Cabelos cor de viúva.
Cabelos de chuva.
Sapatos de tiras
e pões, quantas vezes
não queres e não amas
os homens que dormem
contigo na cam.
Amélia dos Olhos Doces
Quem dera que fosses
apenas mulher.
Amélia dos Olhos Doces
se ao menos tivesses
direito a viver!
Amélia gaivota
amante ou poeta.
Rosa de café.
Amélia gaiata
Do Bairro da Lata.
Do Cais do Sodré.
Tens um nome de navio.
Teu corpo é um rio
onde a sede corre.
Olhos Dcoces.
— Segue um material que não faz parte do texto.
`config.mk`:
```
export PLATFORM = sky130hd
export DESIGN_NAME = tce_xlate_unit
export DESIGN_NICKNAME = d
export VERILOG_FILES = /design/src/rtl/tce_pkg.sv /design/src/rtl/tce_store.sv /design/src/rtl/tce_walk.sv /design/src/rtl/tce_upd_check.sv /design/src/rtl/tce_xlate_unit.sv
export SDC_FILE = /design/constraint.sdc
export NUM_CORES = 1
export LEC_CHECK = 0
export BUFFER_PORTS_ARGS = -buffer_cell sky130_fd_sc_hd__buf_2
export CAP_MARGIN = 10
export CORE_UTILIZATION = 55
export CTS_CLUSTER_SIZE = 24
export DETAILED_ROUTE_END_ITERATION = 7
export PLACE_DENSITY = 0.76
export SLEW_MARGIN = 10
export SYNTH_ARGS = -nofsm -noshare
export SYNTH_HDL_FRONTEND = slang
export SYNTH_SLANG_ARGS = --single-unit
export TNS_END_PERCENT = 10
```
`constraint.sdc`:
```
create_clock -name clk -period 4.9 [get_ports clk]
set_clock_uncertainty 0.15 [all_clocks]
set_input_delay 0.98 -clock clk [delete_from_list [all_inputs] [get_ports clk]]
set_output_delay 0.98 -clock clk [all_outputs]
set_load 0.01 [all_outputs]
```
===== src/rtl/dps_pkg.sv =====
package dps_pkg;
  typedef enum logic [2:0] {
    ST_IDLE = 3'd0,
    ST_SEND = 3'd1,
    ST_RECV = 3'd2,
    ST_BUSY = 3'd3,
    ST_ACKW = 3'd4
  } dps_state_e;
endpackage


===== src/rtl/dps_down_ctr.sv =====
module dps_down_ctr #(
  parameter int W = 16
) (
  input  logic         clk,
  input  logic         rst_n,
  input  logic         load_i,
  input  logic [W-1:0] load_val_i,
  input  logic         dec_i,
  output logic [W-1:0] count_o,
  output logic         last_o
);
  logic [W-1:0] cnt_q;

  always_ff @(posedge clk or negedge rst_n) begin
    if (!rst_n)                      cnt_q <= '0;
    else if (load_i)                 cnt_q <= load_val_i;
    else if (dec_i && cnt_q != '0)   cnt_q <= cnt_q - W'(1);
  end

  assign count_o = cnt_q;
  // at most one step left (zero is treated as one)
  assign last_o  = (cnt_q <= W'(1));
endmodule


===== src/rtl/dps_fsm.sv =====
module dps_fsm
  import dps_pkg::*;
(
  input  logic       clk,
  input  logic       rst_n,
  input  logic       tick_i,
  input  logic       start_i,
  input  logic       dir_send_i,
  input  logic       len_zero_i,
  input  logic       xfer_i,
  input  logic       byte_last_i,
  input  logic       dt_last_i,
  input  logic       at_last_i,
  input  logic       ack_i,
  input  logic       busy_i,
  output dps_state_e state_o,
  output logic       ld_byte_o,
  output logic       ld_dt_o,
  output logic       ld_at_o,
  output logic       dec_dt_o,
  output logic       dec_at_o,
  output logic       done_o,
  output logic       dto_o,
  output logic       ato_o
);
  dps_state_e st_q, st_d;
  logic fin_ev, dto_ev, ato_ev;

  always_comb begin
    st_d      = st_q;
    ld_byte_o = 1'b0;
    ld_dt_o   = 1'b0;
    ld_at_o   = 1'b0;
    dec_dt_o  = 1'b0;
    dec_at_o  = 1'b0;
    fin_ev    = 1'b0;
    dto_ev    = 1'b0;
    ato_ev    = 1'b0;
    unique case (st_q)
      ST_IDLE: if (start_i) begin
        ld_byte_o = 1'b1;
        if (len_zero_i)      fin_ev = 1'b1;
        else if (dir_send_i) st_d = ST_SEND;
        else begin
          st_d    = ST_RECV;
          ld_dt_o = 1'b1;
        end
      end
      ST_RECV: begin
        if (xfer_i && byte_last_i) begin
          st_d   = ST_IDLE;
          fin_ev = 1'b1;
        end else if (tick_i) begin
          if (dt_last_i) begin
            st_d   = ST_IDLE;
            dto_ev = 1'b1;
          end else dec_dt_o = 1'b1;
        end
      end
      ST_SEND: if (xfer_i && byte_last_i) begin
        st_d    = ST_ACKW;
        ld_at_o = 1'b1;
      end
      ST_ACKW: if (tick_i) begin
        if (ack_i) begin
          st_d    = ST_BUSY;
          ld_dt_o = 1'b1;
        end else if (at_last_i) begin
          st_d   = ST_IDLE;
          ato_ev = 1'b1;
        end else dec_at_o = 1'b1;
      end
      ST_BUSY: if (tick_i) begin
        if (!busy_i) begin
          st_d   = ST_IDLE;
          fin_ev = 1'b1;
        end else if (dt_last_i) begin
          st_d   = ST_IDLE;
          dto_ev = 1'b1;
        end else dec_dt_o = 1'b1;
      end
      default: st_d = ST_IDLE;
    endcase
  end

  always_ff @(posedge clk or negedge rst_n) begin
    if (!rst_n) begin
      st_q   <= ST_IDLE;
      done_o <= 1'b0;
      dto_o  <= 1'b0;
      ato_o  <= 1'b0;
    end else begin
      st_q   <= st_d;
      done_o <= fin_ev;
      dto_o  <= dto_ev;
      ato_o  <= ato_ev;
    end
  end

  assign state_o = st_q;
endmodule


===== src/rtl/card_dpath_seq.sv =====
module card_dpath_seq
  import dps_pkg::*;
#(
  parameter int LEN_W = 16,
  parameter int TMO_W = 16
) (
  input  logic             clk,
  input  logic             rst_n,
  input  logic             bus_tick_i,
  input  logic             start_i,
  input  logic             dir_send_i,
  input  logic [LEN_W-1:0] len_i,
  input  logic [TMO_W-1:0] dto_i,
  input  logic [TMO_W-1:0] ato_i,
  input  logic             byte_valid_i,
  output logic             byte_ready_o,
  input  logic             ack_i,
  input  logic             busy_i,
  output logic [2:0]       state_o,
  output logic [LEN_W-1:0] remain_o,
  output logic             done_o,
  output logic             dto_o,
  output logic             ato_o
);
  dps_state_e st;
  logic xfer, byte_last, dt_last, at_last;
  logic ld_byte, ld_dt, ld_at, dec_dt, dec_at;
  logic [TMO_W-1:0] dt_cnt, at_cnt;

  assign byte_ready_o = bus_tick_i && (st == ST_RECV || st == ST_SEND);
  assign xfer         = byte_valid_i && byte_ready_o;

  dps_fsm u_fsm (
    .clk        (clk),
    .rst_n      (rst_n),
    .tick_i     (bus_tick_i),
    .start_i    (start_i),
    .dir_send_i (dir_send_i),
    .len_zero_i (len_i == '0),
    .xfer_i     (xfer),
    .byte_last_i(byte_last),
    .dt_last_i  (dt_last),
    .at_last_i  (at_last),
    .ack_i      (ack_i),
    .busy_i     (busy_i),
    .state_o    (st),
    .ld_byte_o  (ld_byte),
    .ld_dt_o    (ld_dt),
    .ld_at_o    (ld_at),
    .dec_dt_o   (dec_dt),
    .dec_at_o   (dec_at),
    .done_o     (done_o),
    .dto_o      (dto_o),
    .ato_o      (ato_o)
  );

  dps_down_ctr #(.W(LEN_W)) u_byte_ctr (
    .clk(clk), .rst_n(rst_n), .load_i(ld_byte), .load_val_i(len_i),
    .dec_i(xfer), .count_o(remain_o), .last_o(byte_last)
  );

  dps_down_ctr #(.W(TMO_W)) u_data_tmr (
    .clk(clk), .rst_n(rst_n), .load_i(ld_dt), .load_val_i(dto_i),
    .dec_i(dec_dt), .count_o(dt_cnt), .last_o(dt_last)
  );

  dps_down_ctr #(.W(TMO_W)) u_ack_tmr (
    .clk(clk), .rst_n(rst_n), .load_i(ld_at), .load_val_i(ato_i),
    .dec_i(dec_at), .count_o(at_cnt), .last_o(at_last)
  );

  assign state_o = st;
endmodule


===== config.mk =====
export PLATFORM = sky130hd
export DESIGN_NAME = card_dpath_seq
export DESIGN_NICKNAME = d
export VERILOG_FILES = /design/src/rtl/dps_pkg.sv /design/src/rtl/dps_down_ctr.sv /design/src/rtl/dps_fsm.sv /design/src/rtl/card_dpath_seq.sv
export SDC_FILE = /design/constraint.sdc
export NUM_CORES = 1
export LEC_CHECK = 0
export CORE_UTILIZATION = 45
export DETAILED_ROUTE_END_ITERATION = 7
export DONT_BUFFER_PORTS = 1
export MAX_ROUTING_LAYER = met4
export PLACE_DENSITY = 0.62
export SLEW_MARGIN = 20
export SYNTH_ARGS = -nofsm -noshare
export SYNTH_HDL_FRONTEND = slang
export SYNTH_SLANG_ARGS = --single-unit

===== constraint.sdc =====
create_clock -name clk -period 2.9 [get_ports clk]
set_clock_uncertainty 0.2 [all_clocks]
set_input_delay 0.29 -clock clk [delete_from_list [all_inputs] [get_ports clk]]
set_output_delay 0.29 -clock clk [all_outputs]
set_load 0.1 [all_outputs]
$ cat src/rtl/mul_pkg.sv
// Shared helpers for the shift-add multiplier.
// Assumes: widths are positive integers known at elaboration.
package mul_pkg;

    // Bits needed to hold a step count from 0 up to and including steps.
    function automatic int count_bits(input int steps);
        return (steps < 1) ? 1 : $clog2(steps + 1);
    endfunction

endpackage

$ cat src/rtl/mul_step.sv
// One iteration of the shift-add loop, purely combinational.
// Adds the multiplicand when the multiplier LSB is set (carry kept as an
// extra top bit), then shifts carry:acc:mplier right by one place.
// Assumes: the carry above acc is zero on entry (it is cleared every shift).
module mul_step #(
    parameter int WIDTH = 8
) (
    input  logic [WIDTH-1:0] acc_i,
    input  logic [WIDTH-1:0] mpl_i,
    input  logic [WIDTH-1:0] mcd_i,
    output logic [WIDTH-1:0] acc_o,
    output logic [WIDTH-1:0] mpl_o
);

    logic [WIDTH:0] sum;   // carry:acc after the conditional add
    logic [WIDTH:0] addend;

    // Select the multiplicand or zero depending on the multiplier LSB.
    always_comb begin
        addend = mpl_i[0] ? {1'b0, mcd_i} : '0;
        sum    = {1'b0, acc_i} + addend;
    end

    // Right shift: carry enters acc MSB, acc LSB enters mplier MSB.
    always_comb begin
        acc_o = sum[WIDTH:1];
        mpl_o = {sum[0], mpl_i[WIDTH-1:1]};
    end

endmodule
Quem diria
que o amor nascia
onde Amélia morre?
Cabelos cor de viúva.
Cabelos de chuva.
Sapatos de tiras
e pões, quantas vezes
não queres e não amas
os homens que dormem
contigo na cama.
O pai do Carlos Mendes, foi meu pediatra. Militante comunista, Abílio Mendes de seu nome, consultório num 1º andar na Travessa do Calado, teve vários e sérios problemas com a ditadura de Salazar. Muitas vezes telefonavam do consultório a dizer que o Sr. Doutor, por estar em viagem, teria que remarcar a consulta para um outro dia. As viagens ocorriam para os calabouços pidescos.
Esta música de sábado lembra também Joaquim Pessoa que há uns dias partiu para onde as nuvens da sua infância sobrevivem, e os velhos desejos nunca se apagam.